凌夢蕊一手叉腰,一手做了一個槍的手勢,對著郝小新腦袋一指,嘴裡還配音一樣發出‘砰’的一聲。
“得了得了, 那點破事我沒興趣到處傳。被人家知道我未婚妻是拉子,我面子朝哪放?不知道的人,八成還以為是我那方面有問題。大小姐你沒事你趕緊閃吧。”郝小新不耐煩的揮揮手。
“你知道就好。我閃了,等我爸回來我就正式告訴他,哇哈哈!”凌夢蕊眉毛一挑,得意的吹了吹手指頭,然後瀟灑轉身離開。
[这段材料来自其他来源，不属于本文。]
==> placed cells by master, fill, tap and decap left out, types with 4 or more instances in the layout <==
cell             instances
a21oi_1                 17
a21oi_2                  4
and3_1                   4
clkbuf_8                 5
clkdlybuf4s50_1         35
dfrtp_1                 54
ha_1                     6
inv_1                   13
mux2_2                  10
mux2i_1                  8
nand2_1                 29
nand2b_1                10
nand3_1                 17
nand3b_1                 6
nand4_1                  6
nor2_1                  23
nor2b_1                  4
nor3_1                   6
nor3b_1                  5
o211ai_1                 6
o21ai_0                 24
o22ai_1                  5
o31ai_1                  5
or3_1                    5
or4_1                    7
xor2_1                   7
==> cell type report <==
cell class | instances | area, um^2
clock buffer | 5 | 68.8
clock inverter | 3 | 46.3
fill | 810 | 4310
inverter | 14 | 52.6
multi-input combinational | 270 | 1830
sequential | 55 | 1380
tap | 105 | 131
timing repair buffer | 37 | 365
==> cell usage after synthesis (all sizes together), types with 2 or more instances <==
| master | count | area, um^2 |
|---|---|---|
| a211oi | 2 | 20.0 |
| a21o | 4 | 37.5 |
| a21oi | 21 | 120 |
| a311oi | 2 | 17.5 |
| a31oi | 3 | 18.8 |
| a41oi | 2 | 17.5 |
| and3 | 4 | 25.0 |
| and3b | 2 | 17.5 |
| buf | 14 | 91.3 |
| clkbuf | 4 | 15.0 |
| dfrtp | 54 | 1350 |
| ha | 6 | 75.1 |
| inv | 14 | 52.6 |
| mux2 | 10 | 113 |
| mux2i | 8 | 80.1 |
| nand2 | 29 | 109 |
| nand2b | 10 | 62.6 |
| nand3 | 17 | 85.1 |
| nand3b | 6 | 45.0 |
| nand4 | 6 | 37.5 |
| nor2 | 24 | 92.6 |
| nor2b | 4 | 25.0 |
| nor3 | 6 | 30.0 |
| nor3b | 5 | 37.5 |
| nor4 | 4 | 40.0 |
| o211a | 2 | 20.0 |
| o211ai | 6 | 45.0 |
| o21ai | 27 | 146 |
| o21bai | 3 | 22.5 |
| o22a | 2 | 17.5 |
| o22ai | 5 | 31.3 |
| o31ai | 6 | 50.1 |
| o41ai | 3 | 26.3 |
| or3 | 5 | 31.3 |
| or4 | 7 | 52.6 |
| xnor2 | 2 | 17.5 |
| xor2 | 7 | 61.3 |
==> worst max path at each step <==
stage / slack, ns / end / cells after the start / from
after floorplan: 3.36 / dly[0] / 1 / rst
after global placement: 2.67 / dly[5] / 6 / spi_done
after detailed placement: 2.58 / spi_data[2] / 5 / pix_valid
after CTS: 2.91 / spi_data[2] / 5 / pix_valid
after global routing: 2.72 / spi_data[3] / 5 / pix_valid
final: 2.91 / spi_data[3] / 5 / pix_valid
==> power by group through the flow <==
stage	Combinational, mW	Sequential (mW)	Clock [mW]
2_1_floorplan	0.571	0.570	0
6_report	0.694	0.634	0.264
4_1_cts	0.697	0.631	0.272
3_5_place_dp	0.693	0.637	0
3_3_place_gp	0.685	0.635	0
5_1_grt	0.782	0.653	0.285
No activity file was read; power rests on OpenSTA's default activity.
[src/rtl/decode_stage.sv]
// Decode stage: insn_decoder followed by a two-entry skid buffer with registered
// handshakes. Optional counters are enabled with `define DECODE_STATS_EN.
module decode_stage
  import decode_stage_pkg::*;
#(
  parameter int unsigned CORE_ID = 0
) (
  input  logic                  clk,
  input  logic                  reset_n,
  input  logic                  fetch_valid,
  input  FetchToDecodeBusPacket fetch_pkt,
  output logic                  decode_busy,
  output logic                  exec_valid,
  input  logic                  exec_ready,
  output DecodeToExecPacket     exec_pkt
`ifdef DECODE_STATS_EN
  ,
  output logic [31:0]           stat_decoded,
  output logic [31:0]           stat_stalls,
  output logic [31:0]           stat_illegal
`endif
);

  localparam logic [CORE_ID_BITS-1:0] CORE_ID_TAG = CORE_ID[CORE_ID_BITS-1:0];

  DecodeToExecPacket dec_pkt;
  skid_state_e       state_q, state_d;
  DecodeToExecPacket out_pkt_q, out_pkt_d;
  DecodeToExecPacket skid_pkt_q, skid_pkt_d;
  logic              exec_valid_q, exec_valid_d;
  logic              decode_busy_q, decode_busy_d;
  logic              accept;

  insn_decoder u_insn_decoder (
    .core_id   (CORE_ID_TAG),
    .exec_mask (fetch_pkt.exec_mask),
    .pc        (fetch_pkt.pc),
    .insn      (fetch_pkt.insn),
    .dec_pkt   (dec_pkt)
  );

  always_comb begin
    state_d    = state_q;
    out_pkt_d  = out_pkt_q;
    skid_pkt_d = skid_pkt_q;
    accept     = fetch_valid && !decode_busy_q;
    case (state_q)
      ST_EMPTY: begin
        if (accept) begin
          out_pkt_d = dec_pkt;
          state_d   = ST_ONE;
        end else begin
          state_d = ST_EMPTY;
        end
      end
      // Output register is valid here, so exec_ready alone means a drain.
      ST_ONE: begin
        if (accept && exec_ready) begin
          out_pkt_d = dec_pkt;
          state_d   = ST_ONE;
        end else if (accept) begin
          skid_pkt_d = dec_pkt;
          state_d    = ST_FULL;
        end else if (exec_ready) begin
          state_d = ST_EMPTY;
        end else begin
          state_d = ST_ONE;
        end
      end
      ST_FULL: begin
        if (exec_ready) begin
          out_pkt_d = skid_pkt_q;
          state_d   = ST_ONE;
        end else begin
          state_d = ST_FULL;
        end
      end
      default: begin
        state_d = ST_EMPTY;
      end
    endcase
    // Handshake outputs derive from the next state so they stay purely registered.
    exec_valid_d  = (state_d != ST_EMPTY);
    decode_busy_d = (state_d == ST_FULL);
  end

  always_ff @(posedge clk) begin
    if (!reset_n) begin
      state_q       <= ST_EMPTY;
      out_pkt_q     <= '0;
      skid_pkt_q    <= '0;
      exec_valid_q  <= 1'b0;
      decode_busy_q <= 1'b0;
    end else begin
      state_q       <= state_d;
      out_pkt_q     <= out_pkt_d;
      skid_pkt_q    <= skid_pkt_d;
      exec_valid_q  <= exec_valid_d;
      decode_busy_q <= decode_busy_d;
    end
  end

  assign exec_valid  = exec_valid_q;
  assign decode_busy = decode_busy_q;
  assign exec_pkt    = out_pkt_q;

`ifdef DECODE_STATS_EN
  logic [31:0] decoded_count_q, decoded_count_d;
  logic [31:0] stall_cycles_q, stall_cycles_d;
  logic [31:0] illegal_count_q, illegal_count_d;
  logic        handshake;

  always_comb begin
    handshake       = exec_valid_q && exec_ready;
    decoded_count_d = decoded_count_q;
    stall_cycles_d  = stall_cycles_q;
    illegal_count_d = illegal_count_q;
    if (handshake && (decoded_count_q != 32'hFFFF_FFFF)) begin
      decoded_count_d = decoded_count_q + 32'd1;
    end else begin
      decoded_count_d = decoded_count_q;
    end
    if (exec_valid_q && !exec_ready && (stall_cycles_q != 32'hFFFF_FFFF)) begin
      stall_cycles_d = stall_cycles_q + 32'd1;
    end else begin
      stall_cycles_d = stall_cycles_q;
    end
    if (handshake && out_pkt_q.illegal && (illegal_count_q != 32'hFFFF_FFFF)) begin
      illegal_count_d = illegal_count_q + 32'd1;
    end else begin
      illegal_count_d = illegal_count_q;
    end
  end

  always_ff @(posedge clk) begin
    if (!reset_n) begin
      decoded_count_q <= 32'd0;
      stall_cycles_q  <= 32'd0;
      illegal_count_q <= 32'd0;
    end else begin
      decoded_count_q <= decoded_count_d;
      stall_cycles_q  <= stall_cycles_d;
      illegal_count_q <= illegal_count_d;
    end
  end

  assign stat_decoded = decoded_count_q;
  assign stat_stalls  = stall_cycles_q;
  assign stat_illegal = illegal_count_q;
`endif

endmodule
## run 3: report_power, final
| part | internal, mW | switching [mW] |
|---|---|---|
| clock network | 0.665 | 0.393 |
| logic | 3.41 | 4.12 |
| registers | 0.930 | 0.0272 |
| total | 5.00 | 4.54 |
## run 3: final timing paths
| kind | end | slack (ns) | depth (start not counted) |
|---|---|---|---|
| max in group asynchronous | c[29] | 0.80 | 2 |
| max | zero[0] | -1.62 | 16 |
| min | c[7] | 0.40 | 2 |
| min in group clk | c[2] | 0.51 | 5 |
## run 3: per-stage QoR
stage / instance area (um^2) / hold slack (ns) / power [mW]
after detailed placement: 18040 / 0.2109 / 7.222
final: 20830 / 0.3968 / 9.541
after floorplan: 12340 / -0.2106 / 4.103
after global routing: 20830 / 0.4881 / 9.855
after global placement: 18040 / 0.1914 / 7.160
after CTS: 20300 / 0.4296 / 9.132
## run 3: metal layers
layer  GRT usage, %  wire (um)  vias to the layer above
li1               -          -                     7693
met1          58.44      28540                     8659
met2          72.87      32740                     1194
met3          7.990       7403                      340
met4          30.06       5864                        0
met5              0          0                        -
大惹禍神系統的聲音響起:【虛假訂婚,成功挑獲得惹禍值十點整。
提示:惹禍級別過高,保重!】
“正是閉門家中坐,禍從天上來啊。”
郝小新喜滋滋的,老子才不管什麽大禍小禍的,只要是禍就照惹不誤。
不過這十點惹禍值兌換什麽好呢?
目前體質值已經是5,心臟病治愈了,身體健康的一塌糊塗。力量是6,絕對的暴力男。敏捷是4,勉勉強強,自己又不當飛賊,暫時不需要提升敏捷。
先存著吧。
哢嚓一聲,門被打開了,凌夢蕊卻沒走,而是站在門口。
“還不走幹嘛呢,等著老公親親啊?”郝小新抬頭朝凌夢蕊望過去。
這一眼下,郝小新傻眼了。
不是凌夢蕊不走,而是門口站了一個人,堵住了門。
羅莎怔怔的站在門口,一張小臉慘白慘白的,手中一大疊文件流水般,悄然滑落在地。